Ha’Arets
March 1, 2010


A response to The Last Rainbow, an apocalyptic poem for lent by James Stambaugh.
The earth brought forth vegetation: plants yielding seed of every kind, and trees of every kind bearing fruit with the seed in it. And God saw that it was good.
Genesis 1:12
Speak to the people of Israel and say to them: When you enter the land that I am giving you, the land shall observe a sabbath for the Lord.
Leviticus 25:2
The earth lies polluted
under its inhabitants;
for they have transgressed laws,
violated the statutes,
broken the everlasting covenant.
Isaiah 24:5
O land, land, land,
hear the word of the Lord!
Jeremiah 22:29
The time is surely coming, says the Lord God,
when I will send a famine on the land;
not a famine of bread, or a thirst for water,
but of hearing the words of the Lord.
Amos 8:11

March 1, 2010 at 19:33
Somewhere along the line, Amos became a prominent book in “our generation.” It is self-evidently divine.
Lovely reply.
March 4, 2010 at 23:07
I love reading these verses with new eyes, seeing “land” not as the nation-state of Israel (or the nation state of the USA for that matter), but as earth, topsoil, ariable land.

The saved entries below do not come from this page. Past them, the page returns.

Context: an optimization exercise on an open-source flow, tuned for small area, a short achievable clock period and few clock cycles per item. The choices shown serve that exercise and are no tape-out recipe.
Only simulation tests tie the RTL to the original design; equivalence was not proved.

==> 04-22 <==
==> flow/design.v <==
module lat_cell (
    input  wire               clk,
    input  wire               rst,
    input  wire               start,
    output wire               ready,
    output reg                done,
    input  wire               cfg_invert,
    input  wire               cfg_dsrc,
    input  wire               cfg_aw,
    input  wire        [15:0] in_offset,
    input  wire signed [31:0] in_gain,
    input  wire signed [31:0] kp,
    input  wire signed [31:0] ki,
    input  wire signed [31:0] kd,
    input  wire        [15:0] alpha,
    input  wire signed [31:0] kt,
    input  wire signed [31:0] umin,
    input  wire signed [31:0] umax,
    input  wire signed [31:0] bias,
    input  wire signed [31:0] i_init,
    input  wire               hold,
    input  wire        [15:0] value,
    input  wire signed [31:0] tau,
    input  wire        [30:0] rate,
    input  wire               casc,
    input  wire signed [31:0] rho_src,
    input  wire               st_init,
    input  wire               st_done,
    input  wire signed [31:0] st_rho,
    input  wire signed [31:0] st_i,
    input  wire signed [31:0] st_dterm,
    input  wire signed [31:0] st_dprev,
    input  wire signed [31:0] st_u,
    output reg                o_init,
    output reg                o_done,
    output reg                o_ramping,
    output reg                o_event,
    output reg                o_satout,
    output reg          [4:0] o_sat,
    output reg  signed [31:0] o_rho,
    output reg  signed [31:0] o_i,
    output reg  signed [31:0] o_dterm,
    output reg  signed [31:0] o_dprev,
    output reg  signed [31:0] o_u
);
    localparam [31:0] QMAX = 32'h7FFF_FFFF;
    localparam [31:0] QMIN = 32'h8000_0000;
    function automatic [32:0] sat33(input [32:0] x);
        sat33 = (x[32] != x[31]) ? {1'b1, x[32] ? QMIN : QMAX} : {1'b0, x[31:0]};
    endfunction
    function automatic [32:0] add_sat(input [31:0] a, input [31:0] b);
        add_sat = sat33({a[31], a} + {b[31], b});
    endfunction
    function automatic [32:0] sub_sat(input [31:0] a, input [31:0] b);
        sub_sat = sat33({a[31], a} - {b[31], b});
    endfunction
    function automatic [31:0] clamp(input [31:0] x, input [31:0] lo, input [31:0] hi,
                                    input is_lo, input is_hi);
        clamp = is_lo ? lo : (is_hi ? hi : x);
    endfunction
    reg s0, s1, s2, s3, s4, s5, s6, s7, s8;
    assign ready = s0;
    reg c_casc, c_first, c_inv, c_dsrc, c_aw;
    reg r_neg;
    reg [2:0] f_r;
    reg  signed [31:0] opa, opb;
    reg         [63:0] mul_p;
    reg         [33:0] pp_sel, pp_row;
    reg                pp_one, pp_two, pp_neg;
    integer            j;
    wire        [32:0] bx = {opb, 1'b0};
    always @(*) begin
        mul_p = 64'h5555_5556_0040_0000;    
        for (j = 0; j < 16; j = j + 1) begin
            pp_one = bx[2*j] ^ bx[2*j+1];
            pp_two = (bx[2*j+2] & ~bx[2*j+1] & ~bx[2*j]) | (~bx[2*j+2] & bx[2*j+1] & bx[2*j]);
            pp_neg = bx[2*j+2];
            pp_sel = pp_one ? {{2{opa[31]}}, opa} : (pp_two ? {opa[31], opa, 1'b0} : 34'd0);
            pp_row = pp_neg ? ~pp_sel : pp_sel;
            pp_row[33] = ~pp_row[33];
            mul_p = mul_p + ({30'd0, pp_row} << (2*j)) + ({63'd0, pp_neg} << (2*j));
        end
    end
    wire               mul_ovf = ~(&mul_p[63:54]) & (|mul_p[63:54]);
    wire        [31:0] mul_q   = mul_ovf ? (mul_p[63] ? QMIN : QMAX) : mul_p[54:23];
    reg         [31:0] m_r;       
    reg                ms_r;      
    reg         [31:0] v_r;       
    wire        [16:0] val_d  = {1'b0, value} - {1'b0, in_offset};
    wire        [31:0] rho_n = (~c_casc & c_first) ? m_r : o_rho;
    wire        [31:0] e_x   = c_inv ? m_r : rho_n;
    wire        [31:0] e_z   = c_inv ? rho_n : m_r;
    wire        [32:0] ra = s0 ? {tau[31], tau} : s5 ? {v_r[31], v_r} : {r_neg, v_r};
    wire        [32:0] rb = s0 ? {st_rho[31], st_rho} : s5 ? {v_s[31], v_s[31:0]} : {2'b00, rate};
    wire               rsub = s0 | (s1 & ~r_neg);
    wire        [33:0] r_sum = {ra[32], ra} + ({rb[32], rb} ^ {34{rsub}}) + {33'd0, rsub};
    wire        [31:0] va = s5 ? o_dterm : o_i;
    wire        [32:0] v_sum = {va[31], va} + {m_r[31], m_r};
    wire        [32:0] v_s   = sat33(v_sum);
    wire        [32:0] e_sum = {e_x[31], e_x} - {e_z[31], e_z};
    wire        [32:0] e_s   = sat33(e_sum);
    wire        [33:0] t_a = {{2{v_r[31]}}, v_r};
    wire        [33:0] t_b = {{2{v_s[31]}}, v_s[31:0]};
    wire        [33:0] t_c = {{2{bias[31]}}, bias};
    wire        [33:0] t_s = t_a ^ t_b ^ t_c;
    wire        [33:0] t_k = {(t_a[32:0] & t_b[32:0]) | (t_a[32:0] & t_c[32:0]) | (t_b[32:0] & t_c[32:0]), 1'b0};
    wire        [33:0] da = ({34{s0}} & {{2{i_init[31]}}, i_init}) | ({34{s1}} & {{2{st_rho[31]}}, st_rho})
                          | ({34{s2}} & {e_s[31], e_s[31], e_s[31:0]}) | ({34{s3}} & {{2{o_dprev[31]}}, o_dprev})
                          | ({34{s5}} & t_s);
    wire        [33:0] db = ({34{s0}} & {{2{bias[31]}}, bias}) | ({34{s1}} & {3'd0, rate})
                          | ({34{s2}} & {{2{rho_n[31]}}, rho_n}) | ({34{s3}} & {{2{st_dprev[31]}}, st_dprev})
                          | ({34{s5}} & t_k);
    wire               dsub = (s1 & r_neg) | (s2 & ~c_inv) | s3;
    wire        [33:0] d_sum = da + (db ^ {34{dsub}}) + {33'd0, dsub};
    wire        [32:0] d_s   = sat33(d_sum[32:0]);
    wire        [31:0] b_dec = {1'b0, bias[30:0]} - 32'd1;           
    wire               v2_hi = ~r_sum[32] & r_sum[31];
    wire               v2_lo = r_sum[32] & ~r_sum[31];
    wire               t_ov  = (d_sum[33] != d_sum[32]) | (d_sum[32] != d_sum[31]);
    wire        [32:0] v3_s  = v2_hi ? (bias[31] ? {1'b0, b_dec} : {|bias[30:0], QMAX})
                             : v2_lo ? (bias[31] ? {1'b1, QMIN} : {1'b0, 1'b1, bias[30:0]})
                             : t_ov  ? {1'b1, d_sum[33] ? QMIN : QMAX}
                             :         {1'b0, d_sum[31:0]};
    wire               rp_hit = (rate == 31'd0) |
                                (r_neg ? ~r_sum[33] : (r_sum[33] | (r_sum == 34'd0)));
    wire        [31:0] rho_1  = c_casc ? rho_src
                              : c_first ? st_rho
                              : rp_hit ? tau : d_sum[31:0];
    wire               own_h  = ~c_casc & ~c_first;
    wire        [31:0] d_n   = c_dsrc ? d_s[31:0] : e_s[31:0];
    wire               d_sat = c_dsrc & d_s[32];
    wire        [32:0] dd_s  = c_first ? 33'd0 : d_s;
    wire        [31:0] cl_x  = s6 ? v_r : o_i;
    wire        [32:0] cl_dl = {umin[31], umin} - {cl_x[31], cl_x};
    wire        [32:0] cl_dh = {umax[31], umax} - {cl_x[31], cl_x};
    wire               cl_lo = ~cl_dl[32] & (|cl_dl);
    wire               cl_hi = cl_dh[32];
    wire        [31:0] cl_q  = clamp(cl_x, umin, umax, cl_lo, cl_hi);
    wire        [32:0] uv_s  = cl_hi ? sat33(cl_dh) : (cl_lo ? sat33(cl_dl) : 33'd0);
    wire        [32:0] ia_s  = v_s;
    wire               ia_lo = $signed(ia_s[31:0]) < $signed(umin);
    wire               ia_hi = $signed(ia_s[31:0]) > $signed(umax);
    wire        [31:0] ia_q  = clamp(ia_s[31:0], umin, umax, ia_lo, ia_hi);
    wire               stop  = (cl_hi & ~m_r[31] & (|m_r[30:0])) | (cl_lo & m_r[31]);
    wire         [4:0] sat_acc = o_sat + {4'd0, ms_r & ~s7} + {4'd0, f_r[0]} + {4'd0, f_r[1]} + {4'd0, f_r[2]};
    wire               at_tau = (o_rho == tau);
    always @(posedge clk) begin
        if (rst) begin
            s0 <= 1'b1;
            {s1, s2, s3, s4, s5, s6, s7, s8} <= 8'd0;
            done <= 1'b0;
        end else begin
            done <= 1'b0;
            {s1, s2, s3, s4, s5, s6, s7, s8} <= 8'd0;
            s0 <= 1'b0;
            if (s0) begin
                if (start) s1 <= 1'b1; else s0 <= 1'b1;
            end
            if (s1) begin
                if (hold) begin done <= 1'b1; s0 <= 1'b1; end
                else s2 <= 1'b1;
            end
            if (s2) s3 <= 1'b1;
            if (s3) s4 <= 1'b1;
            if (s4) s5 <= 1'b1;
            if (s5) s6 <= 1'b1;
            if (s6) begin
                if (c_aw) s7 <= 1'b1;
                else begin done <= 1'b1; s0 <= 1'b1; end
            end
            if (s7) s8 <= 1'b1;
            if (s8) begin done <= 1'b1; s0 <= 1'b1; end
        end
    end
    always @(posedge clk) begin
        ms_r <= mul_ovf;
        if (s0) begin
            opa     <= in_gain;
            opb     <= {{8{val_d[16]}}, val_d, 7'd0};
            c_casc  <= casc;
            c_first <= ~st_init;
            c_inv   <= cfg_invert;
            c_dsrc  <= cfg_dsrc;
            c_aw    <= cfg_aw;
            r_neg   <= r_sum[32];
            v_r     <= r_sum[31:0];
            o_i     <= d_s[31:0];
            o_sat   <= 5'd0;
            f_r     <= 3'd0;
        end
        if (s1) begin
            m_r   <= mul_q;
            opa   <= c_first ? 32'd0 : st_dterm;
            opb   <= {9'd0, alpha, 7'd0};
            o_rho <= rho_1;
            if (hold) begin
                o_init    <= ~c_first;
                o_i       <= st_i;
                o_dterm   <= st_dterm;
                o_dprev   <= st_dprev;
                o_u       <= c_first ? cl_q : st_u;
                o_satout  <= 1'b0;
                o_ramping <= own_h & ~rp_hit;
                o_event   <= own_h & rp_hit & ~st_done;
                o_done    <= st_done | (own_h & rp_hit);
            end
        end
        if (s2) begin
            o_rho   <= rho_n;
            o_dprev <= d_n;
            o_u     <= e_s[31:0];
            opa     <= kp;
            opb     <= e_s[31:0];
            o_dterm <= mul_q;
            f_r     <= {1'b0, e_s[32], d_sat};
        end
        if (s3) begin
            m_r   <= mul_q;
            opa   <= kd;
            opb   <= dd_s[31:0];
            o_i   <= c_first ? i_init : st_i;
            f_r   <= {2'b0, dd_s[32]};
        end
        if (s4) begin
            m_r   <= mul_q;
            v_r   <= v_s[31:0];
            opa   <= ki;
            opb   <= o_u;
            o_u   <= cl_q;
            f_r   <= {2'b0, v_s[32]};
        end
        if (s5) begin
            m_r     <= mul_q;
            o_dterm <= v_s[31:0];
            v_r     <= v3_s[31:0];
            f_r     <= {v_s[32], v2_hi | v2_lo, v3_s[32]};
        end
        if (s6) begin
            o_u      <= cl_q;
            o_satout <= cl_lo | cl_hi;
            opa      <= kt;
            opb      <= uv_s[31:0];
            if (c_aw) begin
                o_i   <= ia_s[31:0];
                f_r   <= {1'b0, uv_s[32], ia_s[32]};
            end else begin
                o_i   <= stop ? o_u : ia_q;
                o_sat <= sat_acc + {4'd0, ~stop & ia_s[32]};
            end
        end
        if (s7) begin
            m_r <= mul_q;
            f_r <= 3'd0;
        end
        if (s8) begin
            o_i   <= ia_q;
            o_sat <= sat_acc + {4'd0, ia_s[32]};
        end
        if (s2 | s3 | s4 | s5 | (s6 & c_aw) | s7)
            o_sat <= sat_acc;
        if (s6 | s8) begin
            o_init    <= 1'b1;
            o_ramping <= ~c_casc & ~at_tau;
            o_event   <= ~c_casc & at_tau & ~st_done;
            o_done    <= st_done | (~c_casc & at_tau);
        end
    end
endmodule
==> flow/flow/run.sh <==
#!/bin/bash
set -o pipefail
export SETUP_SLACK_MARGIN=16
bash standard.sh > standard.log 2>&1
==> flow/standard.sh <==
#!/bin/bash
# synth_recipe.tcl (not shown) runs the flow's synth.tcl, then flattens the netlist and writes it again
# the make line also repeats each setting of config.mk as NAME=value (left out here)
make -C /OpenROAD-flow-scripts/flow DESIGN_CONFIG=/design/flow/config.mk WORK_HOME=/design/flow/orfs CLKGATE_MAP_FILE= SYNTH_SCRIPT=/design/flow/synth_recipe.tcl "${@:-finish}"
==> flow/config.mk <==
export PLATFORM = sky130hd
export DESIGN_NAME = lat_cell
export DESIGN_NICKNAME = lat_cell
export VERILOG_FILES = /design/flow/design.v
export SDC_FILE = /design/flow/constraint.sdc
export NUM_CORES = 4
export LEC_CHECK = 0
export ABC_AREA = 1
export CAP_MARGIN = 20
export CORE_MARGIN = 2
export CORE_UTILIZATION = 55
export SLEW_MARGIN = 20
==> flow/constraint.sdc <==
create_clock -name core_clock -period 24.0 [get_ports {clk}]
set_input_delay 4.8000 -clock core_clock [delete_from_list [all_inputs] [get_ports {clk}]]
set_output_delay 4.8000 -clock core_clock [all_outputs]
set_load 0.01 [all_outputs]
==> 09-06 (differences from 04-22) <==
--- a/flow/design.v
+++ b/flow/design.v
@@ -89,2 +89,13 @@
     wire        [16:0] val_d  = {1'b0, value} - {1'b0, in_offset};
+    wire        [32:0] rp_dif = {tau[31], tau} - {st_rho[31], st_rho};
+    wire        [32:0] ib_s   = add_sat(i_init, bias);
+    wire        [33:0] rp_cmp = {r_neg, r_neg, v_r} + (r_neg ? {3'd0, rate} : ~{3'd0, rate})
+                              + {33'd0, ~r_neg};
+    wire               rp_hit = (rate == 31'd0) |
+                                (r_neg ? ~rp_cmp[33] : (rp_cmp[33] | (rp_cmp == 34'd0)));
+    wire        [31:0] rp_mv  = st_rho + (r_neg ? ~{1'b0, rate} : {1'b0, rate}) + {31'd0, r_neg};
+    wire        [31:0] rho_1  = c_casc ? rho_src
+                              : c_first ? st_rho
+                              : rp_hit ? tau : rp_mv;
+    wire               own_h  = ~c_casc & ~c_first;
     wire        [31:0] rho_n = (~c_casc & c_first) ? m_r : o_rho;
@@ -92,42 +103,13 @@
     wire        [31:0] e_z   = c_inv ? rho_n : m_r;
-    wire        [32:0] ra = s0 ? {tau[31], tau} : s5 ? {v_r[31], v_r} : {r_neg, v_r};
-    wire        [32:0] rb = s0 ? {st_rho[31], st_rho} : s5 ? {v_s[31], v_s[31:0]} : {2'b00, rate};
-    wire               rsub = s0 | (s1 & ~r_neg);
-    wire        [33:0] r_sum = {ra[32], ra} + ({rb[32], rb} ^ {34{rsub}}) + {33'd0, rsub};
-    wire        [31:0] va = s5 ? o_dterm : o_i;
-    wire        [32:0] v_sum = {va[31], va} + {m_r[31], m_r};
-    wire        [32:0] v_s   = sat33(v_sum);
-    wire        [32:0] e_sum = {e_x[31], e_x} - {e_z[31], e_z};
-    wire        [32:0] e_s   = sat33(e_sum);
-    wire        [33:0] t_a = {{2{v_r[31]}}, v_r};
-    wire        [33:0] t_b = {{2{v_s[31]}}, v_s[31:0]};
-    wire        [33:0] t_c = {{2{bias[31]}}, bias};
-    wire        [33:0] t_s = t_a ^ t_b ^ t_c;
-    wire        [33:0] t_k = {(t_a[32:0] & t_b[32:0]) | (t_a[32:0] & t_c[32:0]) | (t_b[32:0] & t_c[32:0]), 1'b0};
-    wire        [33:0] da = ({34{s0}} & {{2{i_init[31]}}, i_init}) | ({34{s1}} & {{2{st_rho[31]}}, st_rho})
-                          | ({34{s2}} & {e_s[31], e_s[31], e_s[31:0]}) | ({34{s3}} & {{2{o_dprev[31]}}, o_dprev})
-                          | ({34{s5}} & t_s);
-    wire        [33:0] db = ({34{s0}} & {{2{bias[31]}}, bias}) | ({34{s1}} & {3'd0, rate})
-                          | ({34{s2}} & {{2{rho_n[31]}}, rho_n}) | ({34{s3}} & {{2{st_dprev[31]}}, st_dprev})
-                          | ({34{s5}} & t_k);
-    wire               dsub = (s1 & r_neg) | (s2 & ~c_inv) | s3;
-    wire        [33:0] d_sum = da + (db ^ {34{dsub}}) + {33'd0, dsub};
-    wire        [32:0] d_s   = sat33(d_sum[32:0]);
-    wire        [31:0] b_dec = {1'b0, bias[30:0]} - 32'd1;           
-    wire               v2_hi = ~r_sum[32] & r_sum[31];
-    wire               v2_lo = r_sum[32] & ~r_sum[31];
-    wire               t_ov  = (d_sum[33] != d_sum[32]) | (d_sum[32] != d_sum[31]);
-    wire        [32:0] v3_s  = v2_hi ? (bias[31] ? {1'b0, b_dec} : {|bias[30:0], QMAX})
-                             : v2_lo ? (bias[31] ? {1'b1, QMIN} : {1'b0, 1'b1, bias[30:0]})
-                             : t_ov  ? {1'b1, d_sum[33] ? QMIN : QMAX}
-                             :         {1'b0, d_sum[31:0]};
-    wire               rp_hit = (rate == 31'd0) |
-                                (r_neg ? ~r_sum[33] : (r_sum[33] | (r_sum == 34'd0)));
-    wire        [31:0] rho_1  = c_casc ? rho_src
-                              : c_first ? st_rho
-                              : rp_hit ? tau : d_sum[31:0];
-    wire               own_h  = ~c_casc & ~c_first;
+    wire        [32:0] e_s   = sub_sat(e_x, e_z);
+    wire        [32:0] d_s   = sat33({e_s[31], e_s[31:0]}
+                                   + (c_inv ? {rho_n[31], rho_n} : ~{rho_n[31], rho_n})
+                                   + {32'd0, ~c_inv});
     wire        [31:0] d_n   = c_dsrc ? d_s[31:0] : e_s[31:0];
     wire               d_sat = c_dsrc & d_s[32];
-    wire        [32:0] dd_s  = c_first ? 33'd0 : d_s;
+    wire        [32:0] dd_s  = c_first ? 33'd0 : sub_sat(o_dprev, st_dprev);
+    wire        [32:0] v1_s  = add_sat(m_r, o_i);
+    wire        [32:0] dt_s  = add_sat(o_dterm, m_r);
+    wire        [32:0] v2_s  = add_sat(v_r, dt_s[31:0]);
+    wire        [32:0] v3_s  = add_sat(v2_s[31:0], bias);
     wire        [31:0] cl_x  = s6 ? v_r : o_i;
@@ -139,3 +121,3 @@
     wire        [32:0] uv_s  = cl_hi ? sat33(cl_dh) : (cl_lo ? sat33(cl_dl) : 33'd0);
-    wire        [32:0] ia_s  = v_s;
+    wire        [32:0] ia_s  = add_sat(o_i, m_r);
     wire               ia_lo = $signed(ia_s[31:0]) < $signed(umin);
@@ -184,5 +166,5 @@
             c_aw    <= cfg_aw;
-            r_neg   <= r_sum[32];
-            v_r     <= r_sum[31:0];
-            o_i     <= d_s[31:0];
+            r_neg   <= rp_dif[32];
+            v_r     <= rp_dif[31:0];
+            o_i     <= ib_s[31:0];
             o_sat   <= 5'd0;
@@ -225,3 +207,3 @@
             m_r   <= mul_q;
-            v_r   <= v_s[31:0];
+            v_r   <= v1_s[31:0];
             opa   <= ki;
@@ -229,3 +211,3 @@
             o_u   <= cl_q;
-            f_r   <= {2'b0, v_s[32]};
+            f_r   <= {2'b0, v1_s[32]};
         end
@@ -233,5 +215,5 @@
             m_r     <= mul_q;
-            o_dterm <= v_s[31:0];
+            o_dterm <= dt_s[31:0];
             v_r     <= v3_s[31:0];
-            f_r     <= {v_s[32], v2_hi | v2_lo, v3_s[32]};
+            f_r     <= {dt_s[32], v2_s[32], v3_s[32]};
         end
==> flow/run.sh (new file) <==
#!/bin/bash
# synth_recipe.tcl (not shown) runs the flow's synth.tcl, then flattens the netlist and writes it again
# the make line also repeats each setting of config.mk as NAME=value (left out here)
make -C /OpenROAD-flow-scripts/flow DESIGN_CONFIG=/design/flow/config.mk WORK_HOME=/design/flow/orfs CLKGATE_MAP_FILE= SYNTH_SCRIPT=/design/flow/synth_recipe.tcl finish
CORE_UTILIZATION = 40   (was 55)
removed: flow/flow/run.sh
removed: flow/standard.sh
==> flow_summary.toml <==
[outcome]
status = "stopped before the end"
stop_stage = "global routing"
error_line = "[ERROR GRT-0116] Global routing finished with congestion. Check the congestion regions in the DRC Viewer."

[placed_design]
dp_cells = 12397

[grt]
gr-total-overflow = 95
# the run above: 04-22

==> flow_summary.toml <==
[grt]
gr-total-overflow = 0
grt_use_met2_pct = 67.7

[final_layout]
final-nonclk-buf-share_pct = 10.5

[outcome]
status = "finished clean"

[logic_synthesis]
synthesis.area_um2 = 74500

[route]
via_per_inst = 6.15

[placed_design]
dp_cells = 13818
# the run above: 09-06

Testbench counts of 04-22, summed over its fixed seeds: cycles 24,228, items 3,200.
Testbench counts of 09-06, summed over its fixed seeds: cycles 24,228, items 3,200.

## separate check: timing with driven ports
The flow's constraints put no driver on any port. The routed layout listed below was extracted and timed again, unchanged, in two steps. Step 1 assumes that a clkbuf_16 drives the clock port and a buf_2 every other input. Step 2 also shifts input and output timing later by t, the mid clock arrival at the registers, as if the neighbouring blocks saw the same clock. Slacks: ideal / step 1 / step 2; pairs: ideal / step 1.
run: 09-06
t, ns: 0.747
setup slack, ns: 13.098 / 13.098 / 13.098
hold slack, ns: 0.519 / 0.519 / 0.519
worst register clock-pin slew, ns: 0.07 / 0.07
cell pins on the clock port's net: 1
After both steps 09-06 still meets setup and hold. For 09-06, drivers alone change the setup slack by 0.000 ns; drivers and shift together by 0.000 ns.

I’ve recently been exposed to a worship song (I think it’s a Don Moen song) that quotes that verse in I Chronicles about God will “heal your land,” and I know that in the imaginations of most the people who sing that song they’re thinging about taking America back for God or some such nationalistic stuff. For awhile I wouldn’t sing that part, but now I belt it out thinking of God healing the soil that we’re destroying.